A Counter-Decree of Grace: Baking in the Spirit of Sivan 23
On Sivan 23 (June 23), a royal counter-decree changed everything. As a home-baker, the author reflects on turning fear into faith—one loaf, one promise at a time.
BACK IN THE DAY
Wandering Armenian
6/24/20252 min read


A Counter-Decree of Grace: Baking in the Spirit of Sivan 23
In the heart of the Persian Empire, the Jewish people once stood on the brink of annihilation. Haman's decree, sealed with the king's ring, was irrevocable—a death sentence encoded in law. But on the 23rd day of Sivan, everything shifted. Queen Esther’s bold petition, Mordecai’s wise counsel, and divine providence moved King Achashverosh to issue a second decree. This one granted the Jews the right to defend themselves—not a removal of the danger, but a reversal of its power.
This day, marked the memory of the Jews, turned to be a day of redemption by empowerment. The danger did not disappear but with it the possibility of revolting against it did not disappear either. it was a counter-edict of the gods--a religious contrast to grace through judgment.
I used to think of this story in my kitchen as I prepared food for my family. As the burdens of life kept pressing, like that first decree, there are days that the weight of life presses in harder. And there were or are in fact very real-the doctor diagnoses me with a slip disc and that twitching frustrating sciatica nerve pain, financial strain having been out of work for three long years, unexpected grief because I receive more regret letters to my job applications, moving to an uncharted territory in search of work and to make a fresh start but nothing seems to work out. And these are all for real and seemed to be inscribed in the book of my life and cannot be altered like the never-alterable decree of Haman.

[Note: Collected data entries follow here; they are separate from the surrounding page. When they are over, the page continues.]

[src/dps_pkg.sv]
// Constants, timing figures and state encoding for the dual-port RAM port controller
// ----------------------------------------------------------------------------
// ----------------------------------------------------------------------------
package dps_pkg;

    localparam int ADDR_W = 14;
    localparam int DATA_W = 9;
    localparam int FLAG_IDX_W = 3;
    localparam int SYNC_STAGES = 2;

    localparam int CLK_PERIOD_NS = 40;
    localparam int ACCESS_NS = 12;
    localparam int ACCESS_RAW = (ACCESS_NS + CLK_PERIOD_NS - 1) / CLK_PERIOD_NS;
    localparam int ACCESS_CYC = (ACCESS_RAW < 1) ? 1 : ACCESS_RAW;
    // Read data and busy both travel through the input synchroniser
    localparam int HOLD_CYC = ACCESS_CYC + SYNC_STAGES;

    localparam int CNT_W = 4;
    localparam int RETRY_W = 4;
    localparam logic [RETRY_W-1:0] MAX_RETRY_DEF = 4'h8;

    localparam logic [ADDR_W-1:0] ADDR_ZERO = 14'h0000;
    localparam logic [DATA_W-1:0] DATA_ZERO = 9'h000;
    localparam logic [CNT_W-1:0] CNT_ZERO = 4'h0;
    localparam logic [CNT_W-1:0] CNT_ONE = 4'h1;
    localparam logic [CNT_W-1:0] HOLD_LAST = CNT_W'(HOLD_CYC - 1);
    localparam logic [RETRY_W-1:0] RETRY_ZERO = 4'h0;
    localparam logic [RETRY_W-1:0] RETRY_ONE = 4'h1;

    typedef enum logic [3:0] {
        DPS_IDLE = 4'h1,
        DPS_SETUP = 4'h2,
        DPS_ACTIVE = 4'h4,
        DPS_RELEASE = 4'h8
    } dps_state_e;

endpackage

[src/dps_sync_if.sv]
// Bundle of raw pin levels and their synchronised copies
`timescale 1ns/1ps
interface dps_sync_if #(parameter int W = 11);
    logic [W-1:0] raw;
    logic [W-1:0] synced;
    modport src (output raw, input synced);
    modport sink (input raw, output synced);
endinterface

[src/dps_host_ctrl.sv]
// Host-side controller driving one port of the dual-port RAM with flags
`timescale 1ns/1ps
module dps_host_ctrl
    import dps_pkg::*;
#(
    parameter logic [RETRY_W-1:0] MAX_RETRY = MAX_RETRY_DEF
) (
    input wire logic SYS_CLK,
    input wire logic SRST,
    input wire logic REQ_VALID,
    output logic REQ_READY,
    input wire logic REQ_WRITE,
    input wire logic REQ_FLAG,
    input wire logic [ADDR_W-1:0] REQ_ADDR,
    input wire logic [DATA_W-1:0] REQ_WDATA,
    output logic RSP_VALID,
    output logic [DATA_W-1:0] RSP_RDATA,
    output logic RSP_BUSY_FAIL,
    output logic CHIP_EN_N,
    output logic READ_WRITE_N,
    output logic OUT_EN_N,
    output logic FLAG_SPACE_SELECT_N,
    output logic [ADDR_W-1:0] LEFT_WORD_INDEX,
    input wire logic [DATA_W-1:0] LEFT_DATA_LINES_IN,
    output logic [DATA_W-1:0] LEFT_DATA_LINES_OUT,
    output logic LEFT_DATA_LINES_OE_N,
    input wire logic BUSY_N_IN,
    input wire logic INT_N_IN,
    output logic INT_SEEN
);
    localparam int SW = DATA_W + 2;
    localparam logic [SW-1:0] SYNC_IDLE = {1'b1, 1'b1, DATA_ZERO};

    // ------------------------------------------------------------------------
    // Pin input synchronisation
    // ------------------------------------------------------------------------
    dps_sync_if #(.W(SW)) pin_sync ();
    assign pin_sync.raw = {INT_N_IN, BUSY_N_IN, LEFT_DATA_LINES_IN};

    dps_sync #(.W(SW), .RESET_VAL(SYNC_IDLE)) u_sync (
        .clk(SYS_CLK),
        .srst(SRST),
        .bus(pin_sync.sink)
    );

    logic [DATA_W-1:0] data_s;
    logic busy_s;
    logic int_s;
    assign data_s = pin_sync.synced[DATA_W-1:0];
    assign busy_s = ~pin_sync.synced[DATA_W];
    assign int_s = ~pin_sync.synced[DATA_W+1];

    // ------------------------------------------------------------------------
    // Sequencer state
    // ------------------------------------------------------------------------
    dps_state_e state_reg;
    dps_state_e state_next;
    logic [CNT_W-1:0] cnt_reg;
    logic [CNT_W-1:0] cnt_next;
    logic [RETRY_W-1:0] retry_reg;
    logic [RETRY_W-1:0] retry_next;
    logic wr_reg;
    logic wr_next;
    logic flag_reg;
    logic flag_next;
    logic [ADDR_W-1:0] addr_reg;
    logic [ADDR_W-1:0] addr_next;
    logic [DATA_W-1:0] wdata_reg;
    logic [DATA_W-1:0] wdata_next;
    logic busy_hit_reg;
    logic busy_hit_next;

    // Registered pin drive
    logic ce_n_reg;
    logic ce_n_next;
    logic rw_n_reg;
    logic rw_n_next;
    logic oe_n_reg;
    logic oe_n_next;
    logic sem_n_reg;
    logic sem_n_next;
    logic dq_oe_n_reg;
    logic dq_oe_n_next;

    // Response
    logic rsp_valid_reg;
    logic rsp_valid_next;
    logic [DATA_W-1:0] rdata_reg;
    logic [DATA_W-1:0] rdata_next;
    logic fail_reg;
    logic fail_next;
    logic int_reg;
    logic int_next;

    logic take;
    logic hold_done;
    assign take = REQ_VALID && (state_reg == DPS_IDLE);
    assign hold_done = (cnt_reg == HOLD_LAST);

    always_comb begin
        state_next = state_reg;
        cnt_next = cnt_reg;
        retry_next = retry_reg;
        wr_next = wr_reg;
        flag_next = flag_reg;
        addr_next = addr_reg;
        wdata_next = wdata_reg;
        busy_hit_next = busy_hit_reg;
        rsp_valid_next = 1'b0;
        rdata_next = rdata_reg;
        fail_next = fail_reg;
        int_next = int_s;
        unique case (state_reg)
            DPS_IDLE: begin
                if (take) begin
                    wr_next = REQ_WRITE;
                    flag_next = REQ_FLAG;
                    // Flags decode only the low index bits
                    addr_next = REQ_FLAG ?
                        {ADDR_ZERO[ADDR_W-1:FLAG_IDX_W], REQ_ADDR[FLAG_IDX_W-1:0]} :
                        REQ_ADDR;
                    wdata_next = REQ_WDATA;
                    retry_next = RETRY_ZERO;
                    state_next = DPS_SETUP;
                end
            end
            DPS_SETUP: begin
                cnt_next = CNT_ZERO;
                busy_hit_next = 1'b0;
                state_next = DPS_ACTIVE;
            end
            DPS_ACTIVE: begin
                cnt_next = cnt_reg + CNT_ONE;
                // Busy means the far port won the same word
                if (busy_s && !flag_reg) begin
                    busy_hit_next = 1'b1;
                end
                if (hold_done) begin
                    state_next = DPS_RELEASE;
                    if ((busy_hit_next) && (retry_reg != MAX_RETRY)) begin
                        retry_next = retry_reg + RETRY_ONE;
                    end else begin
                        rsp_valid_next = 1'b1;
                        fail_next = busy_hit_next;
                        // Flag reads return the state on all lines
                        rdata_next = wr_reg ? rdata_reg : data_s;
                    end
                end
            end
            DPS_RELEASE: begin
                // Loser of arbitration goes round again
                if (busy_hit_reg && (retry_reg != RETRY_ZERO) && !rsp_valid_reg) begin
                    state_next = DPS_SETUP;
                end else begin
                    state_next = DPS_IDLE;
                end
            end
        endcase
    end

    // Pin levels follow the next state so they change on the same edge
    always_comb begin
        ce_n_next = 1'b1;
        sem_n_next = 1'b1;
        rw_n_next = 1'b1;
        oe_n_next = 1'b1;
        dq_oe_n_next = 1'b1;
        unique case (state_next)
            DPS_IDLE: begin
                // Both selects high parks the memory port in standby
                ce_n_next = 1'b1;
            end
            DPS_SETUP: begin
                ce_n_next = flag_next;
                sem_n_next = ~flag_next;
            end
            DPS_ACTIVE: begin
                ce_n_next = flag_next;
                sem_n_next = ~flag_next;
                rw_n_next = ~wr_next;
                oe_n_next = wr_next;
                dq_oe_n_next = ~wr_next;
            end
            DPS_RELEASE: begin
                // Data held one cycle past the write strobe
                dq_oe_n_next = ~wr_reg;
            end
        endcase
    end

    always_ff @(posedge SYS_CLK) begin
        if (SRST) begin
            state_reg <= DPS_IDLE;
            cnt_reg <= CNT_ZERO;
            retry_reg <= RETRY_ZERO;
            wr_reg <= 1'b0;
            flag_reg <= 1'b0;
            addr_reg <= ADDR_ZERO;
            wdata_reg <= DATA_ZERO;
            busy_hit_reg <= 1'b0;
            ce_n_reg <= 1'b1;
            rw_n_reg <= 1'b1;
            oe_n_reg <= 1'b1;
            sem_n_reg <= 1'b1;
            dq_oe_n_reg <= 1'b1;
            rsp_valid_reg <= 1'b0;
            rdata_reg <= DATA_ZERO;
            fail_reg <= 1'b0;
            int_reg <= 1'b0;
        end else begin
            state_reg <= state_next;
            cnt_reg <= cnt_next;
            retry_reg <= retry_next;
            wr_reg <= wr_next;
            flag_reg <= flag_next;
            addr_reg <= addr_next;
            wdata_reg <= wdata_next;
            busy_hit_reg <= busy_hit_next;
            ce_n_reg <= ce_n_next;
            rw_n_reg <= rw_n_next;
            oe_n_reg <= oe_n_next;
            sem_n_reg <= sem_n_next;
            dq_oe_n_reg <= dq_oe_n_next;
            rsp_valid_reg <= rsp_valid_next;
            rdata_reg <= rdata_next;
            fail_reg <= fail_next;
            int_reg <= int_next;
        end
    end

    // ------------------------------------------------------------------------
    // Outputs
    // ------------------------------------------------------------------------
    assign REQ_READY = (state_reg == DPS_IDLE);
    assign RSP_VALID = rsp_valid_reg;
    assign RSP_RDATA = rdata_reg;
    assign RSP_BUSY_FAIL = fail_reg;
    assign CHIP_EN_N = ce_n_reg;
    assign READ_WRITE_N = rw_n_reg;
    assign OUT_EN_N = oe_n_reg;
    assign FLAG_SPACE_SELECT_N = sem_n_reg;
    assign LEFT_WORD_INDEX = addr_reg;
    assign LEFT_DATA_LINES_OUT = wdata_reg;
    assign LEFT_DATA_LINES_OE_N = dq_oe_n_reg;
    assign INT_SEEN = int_reg;
endmodule // dps_host_ctrl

But then there’s the second decree—the counter-decree of grace. I see it each time I knead dough for challah. The flour, rough and scattered, seems unworkable at first. But with oil, salt, water, and the patience of my hands, it yields. It rises. It becomes nourishment. It becomes peace shared at a table.
The act of baking becomes an act of defiance—not denial of what is hard, but a holy reordering of what seems final. Like Mordecai’s scroll sent to every province, my bread speaks hope to my home: “You will not be overcome.”
And sometimes, I bake honey cake—sweet and spiced. I imagine Queen Esther’s trembling hands when she entered the throne room, unbidden, yet anchored by purpose. I whisk the eggs and honey, thinking of courage rising like air in the oven. When my family slices into it, we taste more than dessert—we taste deliverance.
The 23rd of Sivan reminds us: God doesn't always erase the battles. But He does empower us in them. For every bitter decree, there’s a sweeter one rising—right from the heart of heaven and the heart of our home.
I'd like to close this story with these two lines:
Though trials rise like storm-sent rain,
Grace kneads the dough of hope again.